No. It's sort of the high-level idea that all AI, when a user is interacting with it, needs to be transparent.

What are similar types of philosophies, forgetting about whether it's high-impact machine learning or general purpose, that should govern all of this in the act, which the bill is missing?

11:30 a.m.

Executive Director, Pan-Canadian AI Strategy, Canadian Institute for Advanced Research

Dr. Elissa Strome

Absolutely.

There's a broad international consensus about what constitutes safe and trustworthy AI. Whether it's the OECD principles or the Montreal declaration, many organizations have a common consensus about what constitutes responsible AI.

These principles include having fairness as a primary concern. That ensures that AI delivers recommendations that treat people fairly and equitably and that there's no discrimination and no bias.

Another principle is accountability, which means ensuring that AI systems and developers of AI systems are accountable for the impacts of the technologies that they are developing.

Transparency is one that you mentioned. That ensures that we understand and have the opportunity to interrogate AI systems and models and get a better understanding of how they are coming towards the decisions and recommendations that they are developing.

Privacy is a principle that is very deeply interconnected with the bill that's before you today. Those are questions are deeply intertwined with AI as well to ensure that the fundamental principles and rights of privacy are also protected.

11:35 a.m.

Liberal

The Chair Liberal Joël Lightbound

Thank you very much, Madam Strome.

Mr. Perkins, hopefully another MP will pick up where you left off. We're way over time.
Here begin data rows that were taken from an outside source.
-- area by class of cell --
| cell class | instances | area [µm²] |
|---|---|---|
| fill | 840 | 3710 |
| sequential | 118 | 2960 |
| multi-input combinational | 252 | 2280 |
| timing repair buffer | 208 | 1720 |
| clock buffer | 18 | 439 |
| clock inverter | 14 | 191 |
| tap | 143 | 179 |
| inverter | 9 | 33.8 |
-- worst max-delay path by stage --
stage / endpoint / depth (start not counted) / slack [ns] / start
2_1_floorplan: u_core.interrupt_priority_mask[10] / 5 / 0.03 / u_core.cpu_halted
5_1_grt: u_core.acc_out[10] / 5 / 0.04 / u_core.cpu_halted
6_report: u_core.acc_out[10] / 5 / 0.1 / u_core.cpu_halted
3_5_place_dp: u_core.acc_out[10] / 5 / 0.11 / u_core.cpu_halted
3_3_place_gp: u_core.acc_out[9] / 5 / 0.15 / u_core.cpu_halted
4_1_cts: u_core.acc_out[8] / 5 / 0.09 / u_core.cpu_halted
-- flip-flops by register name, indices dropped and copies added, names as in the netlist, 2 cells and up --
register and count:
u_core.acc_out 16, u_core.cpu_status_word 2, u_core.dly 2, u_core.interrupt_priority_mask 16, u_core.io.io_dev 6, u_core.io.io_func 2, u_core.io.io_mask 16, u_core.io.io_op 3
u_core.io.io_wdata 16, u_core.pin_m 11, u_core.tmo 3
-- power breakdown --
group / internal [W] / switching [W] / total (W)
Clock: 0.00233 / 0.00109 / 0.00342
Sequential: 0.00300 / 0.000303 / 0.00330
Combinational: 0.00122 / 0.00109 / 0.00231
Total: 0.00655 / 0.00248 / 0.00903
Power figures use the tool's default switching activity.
--- src/sdr_defs.vh ---
/*
  Shared constants for the synchronous DRAM command core: command codes,
  register offsets, field positions, reset values and timing counts.
  Assumes inclusion by bare name from the design files.
*/
`ifndef SDR_DEFS_VH
`define SDR_DEFS_VH

// {chip select, row strobe, column strobe, write enable}, all active low
`define SDR_CMD_MODE      4'h0
`define SDR_CMD_REFRESH   4'h1
`define SDR_CMD_PRECHARGE 4'h2
`define SDR_CMD_ACTIVATE  4'h3
`define SDR_CMD_WRITE     4'h4
`define SDR_CMD_READ      4'h5
`define SDR_CMD_TERMINATE 4'h6
`define SDR_CMD_NOP       4'h7

`define SDR_OFF_CFG       8'h00
`define SDR_OFF_STAT      8'h04

// config register mirrors the mode register layout
`define SDR_CFG_BL_LSB    0
`define SDR_CFG_BT_BIT    3
`define SDR_CFG_CL_LSB    4
`define SDR_CFG_WBM_BIT   9
`define SDR_CFG_RST       10'h022
`define SDR_BL_PAGE       3'h7
`define SDR_CL_TWO        3'h2

`define SDR_STAT_PD_BIT   4
`define SDR_STAT_PDA_BIT  5
`define SDR_STAT_SUSP_BIT 6
`define SDR_STAT_BUSY_BIT 7

`define SDR_CLK_MHZ       25
`define SDR_WRITE_RECOVERY_TIME_NS       15
`define SDR_WRITE_RECOVERY_TIME_CYC      ((`SDR_WRITE_RECOVERY_TIME_NS * `SDR_CLK_MHZ + 999) / 1000)

`endif

--- src/sdr_store.v ---
/*
  Flip-flop data array for the command core, one word per bank and column.
  Assumes the caller masks writes and forms the index from bank and column.
*/
`default_nettype none

module sdr_store #(
  parameter DW = 8,
  parameter AW = 6
) (
  input  wire          clk,
  input  wire          we,
  input  wire [AW-1:0] waddr,
  input  wire [DW-1:0] wdata,
  input  wire [AW-1:0] raddr,
  output wire [DW-1:0] rdata
);

  reg [DW-1:0] mem [0:(1<<AW)-1];

  always @(posedge clk)
  begin
    if (we)
    begin
      mem[waddr] <= wdata;
    end
  end

  assign rdata = mem[raddr];

endmodule

`default_nettype wire

--- src/sdr_banks.v ---
/*
  Per-bank open/idle tracking with self-timed auto precharge countdown.
  Assumes at most one activate or precharge per edge and bank index 0..3.
*/
`default_nettype none

module sdr_banks #(
  parameter TW = 4
) (
  input  wire          clk,
  input  wire          reset_n,
  input  wire          act_en,
  input  wire [1:0]    act_bank,
  input  wire          pre_en,
  input  wire          pre_all,
  input  wire [1:0]    pre_bank,
  input  wire          apa_en,
  input  wire [1:0]    apa_bank,
  input  wire [TW-1:0] apa_dly,
  input  wire          apb_en,
  input  wire [1:0]    apb_bank,
  input  wire [TW-1:0] apb_dly,
  output reg  [3:0]    active
);

  reg [TW-1:0] tmr [0:3];
  integer      i;

  always @(posedge clk)
  begin
    if (!reset_n)
    begin
      active <= 4'h0;
      for (i = 0; i < 4; i = i + 1)
        tmr[i] <= {TW{1'b0}};
    end
    else
    begin
      for (i = 0; i < 4; i = i + 1)
      begin
        if (act_en && act_bank == i[1:0])
        begin
          active[i] <= 1'b1;
          tmr[i]    <= {TW{1'b0}};
        end
        else if (pre_en && (pre_all || pre_bank == i[1:0]))
        begin
          active[i] <= 1'b0;
          tmr[i]    <= {TW{1'b0}};
        end
        else if ((apa_en && apa_bank == i[1:0]) || (apb_en && apb_bank == i[1:0]))
        begin
          if ((apa_en && apa_bank == i[1:0]) ? (apa_dly == {TW{1'b0}}) : (apb_dly == {TW{1'b0}}))
            active[i] <= 1'b0;
          else
            tmr[i] <= (apa_en && apa_bank == i[1:0]) ? apa_dly : apb_dly;
        end
        else if (tmr[i] != {TW{1'b0}})
        begin
          // write recovery runs in real time, not on the suspended clock
          tmr[i] <= tmr[i] - {{(TW-1){1'b0}}, 1'b1};
          if (tmr[i] == {{(TW-1){1'b0}}, 1'b1})
            active[i] <= 1'b0;
        end
      end
    end
  end

endmodule

`default_nettype wire

--- src/sdr_core.v ---
/*
  Command core of a four-bank synchronous DRAM: command decode, bursts,
  clock suspend, power-down, precharge, concurrent auto precharge, and an
  APB slave holding the mode configuration and a status word.
  Assumes pins are synchronous to ref_clk and the controller keeps its timing.
*/
`default_nettype none
`include "sdr_defs.vh"

module sdr_core #(
  parameter DW   = 8,
  parameter COLW = 4
) (
  input  wire          ref_clk,
  input  wire          reset_n,
  input  wire [7:0]    paddr,
  input  wire          psel,
  input  wire          penable,
  input  wire          pwrite,
  input  wire [31:0]   pwdata,
  output reg  [31:0]   prdata,
  output wire          pready,
  output wire          pslverr,
  input  wire          cke,
  input  wire          cs_n,
  input  wire          ras_n,
  input  wire          cas_n,
  input  wire          we_n,
  input  wire [11:0]   addr,
  input  wire          precharge_all_select_bit,
  input  wire          bank_select_low,
  input  wire          bank_select_high,
  input  wire          dqm,
  input  wire [DW-1:0] dq_in,
  output wire [DW-1:0] dq_out,
  output wire          dq_oe
);

  localparam integer WRITE_RECOVERY_TIME_I   = (`SDR_WRITE_RECOVERY_TIME_CYC < 1) ? 1 : `SDR_WRITE_RECOVERY_TIME_CYC;
  localparam [3:0]   WRITE_RECOVERY_TIME_CYC = WRITE_RECOVERY_TIME_I[3:0];
  localparam         AWI      = COLW + 2;

  function [10:0] burst_len;
    input [2:0] code;
    input       single;
    begin
      if (single)
        burst_len = 11'h001;
      else
        case (code)
          3'h0:    burst_len = 11'h001;
          3'h1:    burst_len = 11'h002;
          3'h2:    burst_len = 11'h004;
          3'h3:    burst_len = 11'h008;
          default: burst_len = 11'h400;
        endcase
    end
  endfunction

  function [9:0] burst_col;
    input [9:0]  start;
    input [9:0]  idx;
    input [10:0] len;
    input        ilv;
    reg   [9:0]  mask;
    begin
      mask      = len[9:0] - 10'h001;
      burst_col = (start & ~mask) | ((ilv ? (start ^ idx) : (start + idx)) & mask);
    end
  endfunction

  reg  [9:0]    cfg_r;
  reg           cke_r;
  reg           pd_r;
  reg           pd_act_r;
  reg           bst_act_r;
  reg           bst_wr_r;
  reg           bst_ap_r;
  reg           bst_full_r;
  reg  [1:0]    bst_bank_r;
  reg  [9:0]    bst_start_r;
  reg  [9:0]    bst_idx_r;
  reg  [10:0]   bst_len_r;
  reg  [2:0]    pv_r;
  reg  [DW-1:0] pd0_r;
  reg  [DW-1:0] pd1_r;
  reg  [DW-1:0] pd2_r;
  reg  [1:0]    dqm_r;

  wire [3:0]    bank_active;
  wire [DW-1:0] store_rdata;
  wire [3:0]    cmd = {cs_n, ras_n, cas_n, we_n};
  wire [1:0]    cmd_bank = {bank_select_high, bank_select_low};
  wire [2:0]    cfg_bl = cfg_r[`SDR_CFG_BL_LSB +: 3];
  wire          cfg_bt = cfg_r[`SDR_CFG_BT_BIT];
  wire [2:0]    cfg_cl = cfg_r[`SDR_CFG_CL_LSB +: 3];
  wire          cfg_wbm = cfg_r[`SDR_CFG_WBM_BIT];

  // internal edge happens only if the previous edge saw clock enable high
  wire          tick = cke_r & ~pd_r;
  wire          idle_cmd = cs_n | (cmd == `SDR_CMD_NOP);
  wire          bank_ok = bank_active[cmd_bank];
  wire          is_rd = tick & ~cs_n & (cmd == `SDR_CMD_READ) & bank_ok;
  wire          is_wr = tick & ~cs_n & (cmd == `SDR_CMD_WRITE) & bank_ok;
  wire          is_act = tick & ~cs_n & (cmd == `SDR_CMD_ACTIVATE) & ~bank_ok;
  wire          is_pre = tick & ~cs_n & (cmd == `SDR_CMD_PRECHARGE);
  wire          is_bst = tick & ~cs_n & (cmd == `SDR_CMD_TERMINATE);
  wire          is_mrs = tick & ~cs_n & (cmd == `SDR_CMD_MODE);
  wire          new_cmd = is_rd | is_wr;
  wire          pre_hits = is_pre & (precharge_all_select_bit | (cmd_bank == bst_bank_r));

  // write burst mode collapses writes to one column
  wire          new_single = is_wr & cfg_wbm;
  wire [10:0]   new_len = burst_len(cfg_bl, new_single);
  wire          new_full = (cfg_bl == `SDR_BL_PAGE) & ~new_single;

  wire          cont = tick & bst_act_r & ~new_cmd & ~is_bst & ~pre_hits;
  wire          elem_do = new_cmd | cont;
  wire          elem_wr = new_cmd ? is_wr : bst_wr_r;
  wire [1:0]    elem_bank = new_cmd ? cmd_bank : bst_bank_r;
  wire [10:0]   elem_len = new_cmd ? new_len : bst_len_r;
  wire [9:0]    elem_idx = new_cmd ? 10'h000 : bst_idx_r;
  wire          elem_full = new_cmd ? new_full : bst_full_r;
  wire          elem_ap = new_cmd ? precharge_all_select_bit : bst_ap_r;
  wire [9:0]    elem_col = new_cmd ? burst_col(addr[9:0], 10'h000, new_len, cfg_bt)
                                   : burst_col(bst_start_r, bst_idx_r, bst_len_r, cfg_bt);
  wire          elem_last = elem_do & ~elem_full & ({1'b0, elem_idx} == (elem_len - 11'h001));

  // a new access to another bank hands the running auto precharge its close
  wire          intr_ap = new_cmd & bst_act_r & bst_ap_r & (cmd_bank != bst_bank_r);
  wire [3:0]    intr_dly = bst_wr_r ? WRITE_RECOVERY_TIME_CYC : 4'h0;
  wire          done_ap = elem_last & elem_ap;
  wire [3:0]    done_dly = elem_wr ? WRITE_RECOVERY_TIME_CYC : 4'h0;

  wire          pipe_busy = |pv_r;
  wire          pd_enter = tick & ~cke & idle_cmd & ~bst_act_r & ~pipe_busy;
  wire          pd_exit = pd_r & cke & idle_cmd;

  wire [AWI-1:0] store_idx = {elem_bank, elem_col[COLW-1:0]};

  // input mask acts on data at the same edge
  wire          store_we = elem_do & elem_wr & ~dqm;

  sdr_store #(
    .DW (DW),
    .AW (AWI)
  ) u_store (
    .clk   (ref_clk),
    .we    (store_we),
    .waddr (store_idx),
    .wdata (dq_in),
    .raddr (store_idx),
    .rdata (store_rdata)
  );

  sdr_banks #(
    .TW (4)
  ) u_banks (
    .clk      (ref_clk),
    .reset_n  (reset_n),
    .act_en   (is_act),
    .act_bank (cmd_bank),
    .pre_en   (is_pre),
    .pre_all  (precharge_all_select_bit),
    .pre_bank (cmd_bank),
    .apa_en   (intr_ap),
    .apa_bank (bst_bank_r),
    .apa_dly  (intr_dly),
    .apb_en   (done_ap),
    .apb_bank (elem_bank),
    .apb_dly  (done_dly),
    .active   (bank_active)
  );

  always @(posedge ref_clk)
  begin
    if (!reset_n)
    begin
      cke_r    <= 1'b1;
      pd_r     <= 1'b0;
      pd_act_r <= 1'b0;
    end
    else
    begin
      cke_r <= cke;
      if (pd_enter)
      begin
        pd_r     <= 1'b1;
        pd_act_r <= |bank_active;
      end
      else if (pd_exit)
      begin
        pd_r     <= 1'b0;
        pd_act_r <= 1'b0;
      end
    end
  end

  always @(posedge ref_clk)
  begin
    if (!reset_n)
    begin
      bst_act_r   <= 1'b0;
      bst_wr_r    <= 1'b0;
      bst_ap_r    <= 1'b0;
      bst_full_r  <= 1'b0;
      bst_bank_r  <= 2'h0;
      bst_start_r <= 10'h000;
      bst_idx_r   <= 10'h000;
      bst_len_r   <= 11'h001;
    end
    else if (new_cmd)
    begin
      bst_act_r   <= ~elem_last;
      bst_wr_r    <= is_wr;
      bst_ap_r    <= precharge_all_select_bit;
      bst_full_r  <= new_full;
      bst_bank_r  <= cmd_bank;
      bst_start_r <= addr[9:0];
      bst_idx_r   <= 10'h001;
      bst_len_r   <= new_len;
    end
    else if (is_bst | pre_hits)
    begin
      bst_act_r <= 1'b0;
    end
    else if (cont)
    begin
      // counter only advances on internal edges
      bst_idx_r <= bst_idx_r + 10'h001;
      bst_act_r <= ~elem_last;
    end
  end

  // read data pipeline, tapped by CAS latency; frozen while suspended
  always @(posedge ref_clk)
  begin
    if (!reset_n)
    begin
      pv_r  <= 3'h0;
      pd0_r <= {DW{1'b0}};
      pd1_r <= {DW{1'b0}};
      pd2_r <= {DW{1'b0}};
      dqm_r <= 2'h0;
    end
    else if (tick)
    begin
      // a registered write tri-states any read still in flight
      pv_r  <= {pv_r[1] & ~is_wr, pv_r[0] & ~is_wr, elem_do & ~elem_wr};
      pd0_r <= store_rdata;
      pd1_r <= pd0_r;
      pd2_r <= pd1_r;
      dqm_r <= {dqm_r[0], dqm};
    end
  end

  wire cl_two = (cfg_cl == `SDR_CL_TWO);
  assign dq_out = cl_two ? pd1_r : pd2_r;
  // output mask two edges late; buffers dark in power-down
  assign dq_oe = (cl_two ? pv_r[1] : pv_r[2]) & ~dqm_r[1] & ~pd_r;

  wire        apb_setup = psel & ~penable;
  wire        apb_acc = psel & penable;
  wire        hit_cfg = (paddr == `SDR_OFF_CFG);
  wire        hit_stat = (paddr == `SDR_OFF_STAT);
  wire [7:0]  stat_word;

  assign stat_word[3:0]               = bank_active;
  assign stat_word[`SDR_STAT_PD_BIT]   = pd_r;
  assign stat_word[`SDR_STAT_PDA_BIT]  = pd_act_r;
  assign stat_word[`SDR_STAT_SUSP_BIT] = ~cke_r & ~pd_r;
  assign stat_word[`SDR_STAT_BUSY_BIT] = bst_act_r | pipe_busy;

  assign pready  = 1'b1;
  assign pslverr = apb_acc & ~hit_cfg & ~hit_stat;

  always @(posedge ref_clk)
  begin
    if (!reset_n)
    begin
      cfg_r  <= `SDR_CFG_RST;
      prdata <= 32'h0000_0000;
    end
    else
    begin
      if (apb_acc & pwrite & hit_cfg)
        cfg_r <= pwdata[9:0];
      else if (is_mrs)
        cfg_r <= addr[9:0];
      if (apb_setup)
        prdata <= hit_cfg ? {22'h000000, cfg_r} : (hit_stat ? {24'h000000, stat_word} : 32'h0000_0000);
    end
  end

endmodule

`default_nettype wire

--- config.mk ---
export PLATFORM = sky130hd
export DESIGN_NAME = sdr_core
export DESIGN_NICKNAME = d
export VERILOG_FILES = /design/src/sdr_store.v /design/src/sdr_banks.v /design/src/sdr_core.v
export VERILOG_INCLUDE_DIRS = /design/src
export SDC_FILE = /design/constraint.sdc
export NUM_CORES = 1
export LEC_CHECK = 0
export BUFFER_PORTS_ARGS = -buffer_cell sky130_fd_sc_hd__buf_2
export CAP_MARGIN = 20
export CORE_AREA = 10 10 194 269
export DETAILED_ROUTE_END_ITERATION = 10
export DIE_AREA = 0 0 204 279
export GPL_ROUTABILITY_DRIVEN = 0
export PLACE_DENSITY_LB_ADDON = 0.05
export SYNTH_ARGS = -nofsm -noshare
export SYNTH_HDL_FRONTEND = slang
export SYNTH_HIERARCHICAL = 1
export SYNTH_SLANG_ARGS = --single-unit
--- constraint.sdc ---
create_clock -name ref_clk -period 4.5 [get_ports ref_clk]
set_input_delay 0.675 -clock ref_clk [delete_from_list [all_inputs] [get_ports ref_clk]]
set_output_delay 0.675 -clock ref_clk [all_outputs]
set_load 0.005 [all_outputs]
==> out/qor.txt <==
most common cell after layout, fill and taps aside -> edfxtp_1
initial antenna violation count -> 1
clock slew at reported path FFs -> 0.06 ns
DP Worst Slack -> -0.09745 ns
Final min period -> 4.192 ns
Mapped Area -> 26210 sq um
Starting DRT DRC Count -> 998
DRC -> 0
Synth Flop Type -> edfxtp_1
vias in the first global route -> 15350
Starting Density -> 0.5584
post-DP HPWL -> 40560 um
fmax -> 0.2385 GHz
first-pass GRT wire length -> 92960 um
Critical Path Source Type -> register
Total GRT Usage -> 0.2145
post-synthesis async set-or-reset flop share -> 0
Placed Area -> 28110 sq um
YS warnings -> 6
post-synth top area cell -> edfxtp_1
final setup margin -> 0.3077 ns
clock network latency to the later pin of the worst-skew pair -> 0.61 ns
max-slew violations -> 0
Final Hold Violating Endpoints -> 0
Fillers -> 3418
Syn Area/Cell -> 15.83 sq um
post-route cell area -> 29990 sq um
Worst-Margin Slew -> 0.9628 ns
hold path start -> pwdata[5]
vias after detailed routing -> 14960
drt via density -> 5.884
CP Data Required Time -> 4.79 ns
HP Class -> in -> reg
Syn-to-layout area delta -> 14.45%
Post-Syn Instances -> 1656
clock buffer count from CTS -> 58
FF-to-FF setup slack -> 0.31 ns
Final nets -> 1958
setup bufs post-CTS -> 0
Post-synth EDFFs -> 528
max_slew headroom -> 0.3558
r2r endpoint -> u_banks/tmr[0][1]$_SDFFCE_PN0P_
PortBufs -> 69
worst setup path class -> reg -> reg
outcome -> finished clean
Avg WL per Cell -> 23.98 um
CORE AREA -> 46930 sq um
Hold EP -> cfg_r[5]$_SDFFE_PN1P_
unrepaired setup endpoints after global routing -> false
worst-path fanout max -> 6
setup_tns -> 0 ns
FP Rows -> 94
Resize count post-CTS -> 0
Fin Hold WS -> 0.2941 ns
cell count of the worst reg-to-reg path -> 16
Leak -> 10.11 nW
Worst Setup End Kind -> register
synthesized flop and latch total -> 615
most frequent cells in the layout -> 528 x edfxtp_1, 140 x nand2_1, 133 x nor2_1
Seq/Total Area, Yosys -> 0.6715
die area -> 56920 sq um
I/O pin count -> 117
Die Span Y -> 279 um
TritonCTS clock tree -> built
clk_skew -> 0.01805 ns
Hold Crit Depth -> 3
placed insts -> 2430
maximum vdd drop -> 0.0003473 V
Post-Route WL -> 60960 um
Crit Reg-Reg Startpoint -> u_banks/active[1]$_SDFFE_PN0P_
post-synth top area share -> 0.6050
Die X -> 204 um
largest net degree at the start of global routing -> 65
CTS Sinks -> 615
Setup Viol. Count Final -> 0
post-route insts no fill -> 2542
clock tree root buffer cell -> clkbuf_16
Routed Antenna Nets -> 0
cells taking the most area after synthesis -> edfxtp_1 61%, mux4_2 11%, dfxtp_1 6.6%
max-cap viol count -> 0
H-tree depth -> 2
CTS max path bufs -> 3
# hold bufs at CTS -> 0
ratio of cells with drive above 1 in the final layout -> 0.2497
synth unique cells -> 84
total congestion overflow -> 0
Pre-Repair DR Iteration Count -> 5
Final period util -> 0.9316
CP arrival -> 4.49 ns
ANT cells -> 0
cell area power density -> 386.7 nW/um^2
synthesized netlist by cell type (7+ instances only):
| cell type | n |
|---|---|
| a22oi_1 | 7 |
| and3_1 | 7 |
| mux2_2 | 27 |
| ha_1 | 14 |
| nand3b_1 | 11 |
| o221ai_1 | 8 |
| buf_2 | 12 |
| mux4_2 | 127 |
| xnor2_1 | 16 |
| o21ai_0 | 20 |
| xor2_1 | 14 |
| nor2_1 | 133 |
| o32ai_1 | 12 |
| and2_1 | 9 |
| clkbuf_1 | 46 |
| inv_1 | 21 |
| edfxtp_1 | 528 |
| buf_4 | 36 |
| o211a_1 | 11 |
| nor3_1 | 19 |
| a21oi_1 | 24 |
| o22ai_1 | 19 |
| nand3_1 | 40 |
| mux2i_1 | 52 |
| nand4_1 | 11 |
| a21boi_0 | 42 |
| dfxtp_1 | 87 |
| o2111ai_1 | 7 |
| nor2b_1 | 26 |
| nand2_1 | 141 |
| buf_1 | 7 |
| nand2b_1 | 15 |
registers in the layout, indices dropped and copies added, names as in the netlist, 8 cells and up:
name,count
pd0_r,8
pd2_r,8
bst_len_r,11
bst_idx_r,10
u_banks/tmr,16
u_store/mem,512
pd1_r,8
prdata,10
cfg_r,10
stage by stage:
stage	utilization	total power [mW]
floorplan	-	6.816
global placement	0.5986	7.002
detailed placement	0.5989	7.023
CTS	0.6379	11.71
global route	0.6392	12.01
finish	0.6392	11.60
area by class of cell:
class	count	area, sq um	area share
inverter	21	78.83	0.002628
timing repair buffer	211	1574	0.05248
multi-input combinational	962	8135	0.2712
clock buffer	73	1565	0.05219
sequential	615	17600	0.5867
tap	624	780.7	0.02603
clock inverter	36	262.8	0.008760
report_power, final:
group	switching [mW]	leakage (nW)	internal [mW]	total, mW
sequential	0.0625	5.48	6.29	6.35
clock	2.06	0.898	2.63	4.69
combinational	0.337	3.74	0.223	0.560
critical path, stage by stage (launching register included):
cell and delay (ns):
dfxtp_1 0.39, mux4_2 0.50, and3_1 0.25, mux2_4 0.32, inv_1 0.07, ha_1 0.24
a31oi_1 0.16, mux2i_1 0.09, o21ai_0 0.23, nand4_1 0.14, a2111o_1 0.45, nor3_1 0.19
buf_4 0.20, nor3b_1 0.23, or2_2 0.16, nand2_1 0.05, nand3_1 0.20
logic make-up after synthesis:
group,synth area share
compound gates,0.05849
xor+xnor,0.01003
fa+ha+maj,0.007448
buf+inv,0.02731
flops,0.6715
mux,0.1418
other cells,0.0002866
simple gates,0.08322
worst max path at each step:
stage / cells past startpoint / endpoint / from / slack [ns]
final: 16 / u_banks/tmr[0][1]$_SDFFCE_PN0P_ / u_banks/active[1]$_SDFFE_PN0P_ / 0.31
after global routing: 16 / u_banks/tmr[0][0]$_SDFFCE_PN0P_ / u_banks/active[1]$_SDFFE_PN0P_ / 0.11
after CTS: 16 / u_banks/tmr[0][1]$_SDFFCE_PN0P_ / u_banks/active[1]$_SDFFE_PN0P_ / 0.31
after detailed placement: 17 / u_banks/tmr[0][1]$_SDFFCE_PN0P_ / bank_select_low / -0.1
after global placement: 17 / u_banks/tmr[0][3]$_SDFFCE_PN0P_ / bank_select_low / -0.07
after floorplan: 16 / u_banks/tmr[1][0]$_SDFFCE_PN0P_ / bank_select_low / 0.15
per-layer routing:
metal / global-route usage / routed length [um]
met4: 0.07612 / 2004
met1: 0.2583 / 23470
met2: 0.3827 / 32320
met5: 0 / 17
met3: 0.03350 / 3150
Note: power is estimated with default switching activity, not from simulation.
Mr. Turnbull, you have the floor.

11:35 a.m.

Liberal

Ryan Turnbull Liberal Whitby, ON

Thanks, Chair.

Thanks to all the witnesses for being here today. It seems that we have some really important testimony, so thank you for making the time. Thank you for lending your expertise to this important conversation.
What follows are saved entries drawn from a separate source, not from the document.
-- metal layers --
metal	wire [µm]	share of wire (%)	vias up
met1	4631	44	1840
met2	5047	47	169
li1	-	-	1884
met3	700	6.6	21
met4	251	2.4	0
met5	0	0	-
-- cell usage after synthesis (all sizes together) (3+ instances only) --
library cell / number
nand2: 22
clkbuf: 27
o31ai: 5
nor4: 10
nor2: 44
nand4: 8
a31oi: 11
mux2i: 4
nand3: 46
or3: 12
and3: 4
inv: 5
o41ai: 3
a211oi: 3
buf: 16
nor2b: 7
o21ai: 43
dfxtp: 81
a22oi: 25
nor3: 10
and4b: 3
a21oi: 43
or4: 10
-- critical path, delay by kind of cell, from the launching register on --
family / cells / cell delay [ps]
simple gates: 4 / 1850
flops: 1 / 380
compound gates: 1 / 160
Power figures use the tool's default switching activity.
I think we've all heard the phrase or the cliché that “perfection can be the enemy of the good”. I wonder if this is one of those instances.

We have a very fast-evolving AI space and lots of expertise here in Canada, but then we have people with differing opinions. Some people say that we should split the bill up and do the AIDA portion over again. We have others saying that we need to move forward. In a lot of the opening testimony that I heard from you today, speed is of the essence.

Mr. Bengio, maybe you can comment on whether you think that we should start over with AIDA and maybe comment on the importance of moving quickly.

11:35 a.m.

Scientific Director, Mila - Quebec Artificial Intelligence Institute

Yoshua Bengio

Yes, I mentioned urgency many times in my little presentation because you have to understand AI not as a static thing where we are now but as the trajectory that is happening in research and development, mostly in large companies but also in academia. As these systems become smarter and more powerful, their abilities have dual use, and that means more good and more harm can happen. The harm part is what we need government to protect us from.

In particular, going back to the question from Mr. Perkins, we need to make sure that one of the principles is that major harm, such as a national security threat, will not be coming easily from the products that are considered legal and are within the law. This is why the high-impact category and maybe the different ways that it could be spelled out are so important.

11:35 a.m.

Liberal

Ryan Turnbull Liberal Whitby, ON

Thank you.

I'll stick with you, Mr. Bengio, for the moment. I want to also ask you what the risks are to Canadians if AI is not regulated sooner rather than later. You've mentioned the idea that there's more good and more harm that can be done, but in the absence of any regulation and any law, what are the potential harms you see?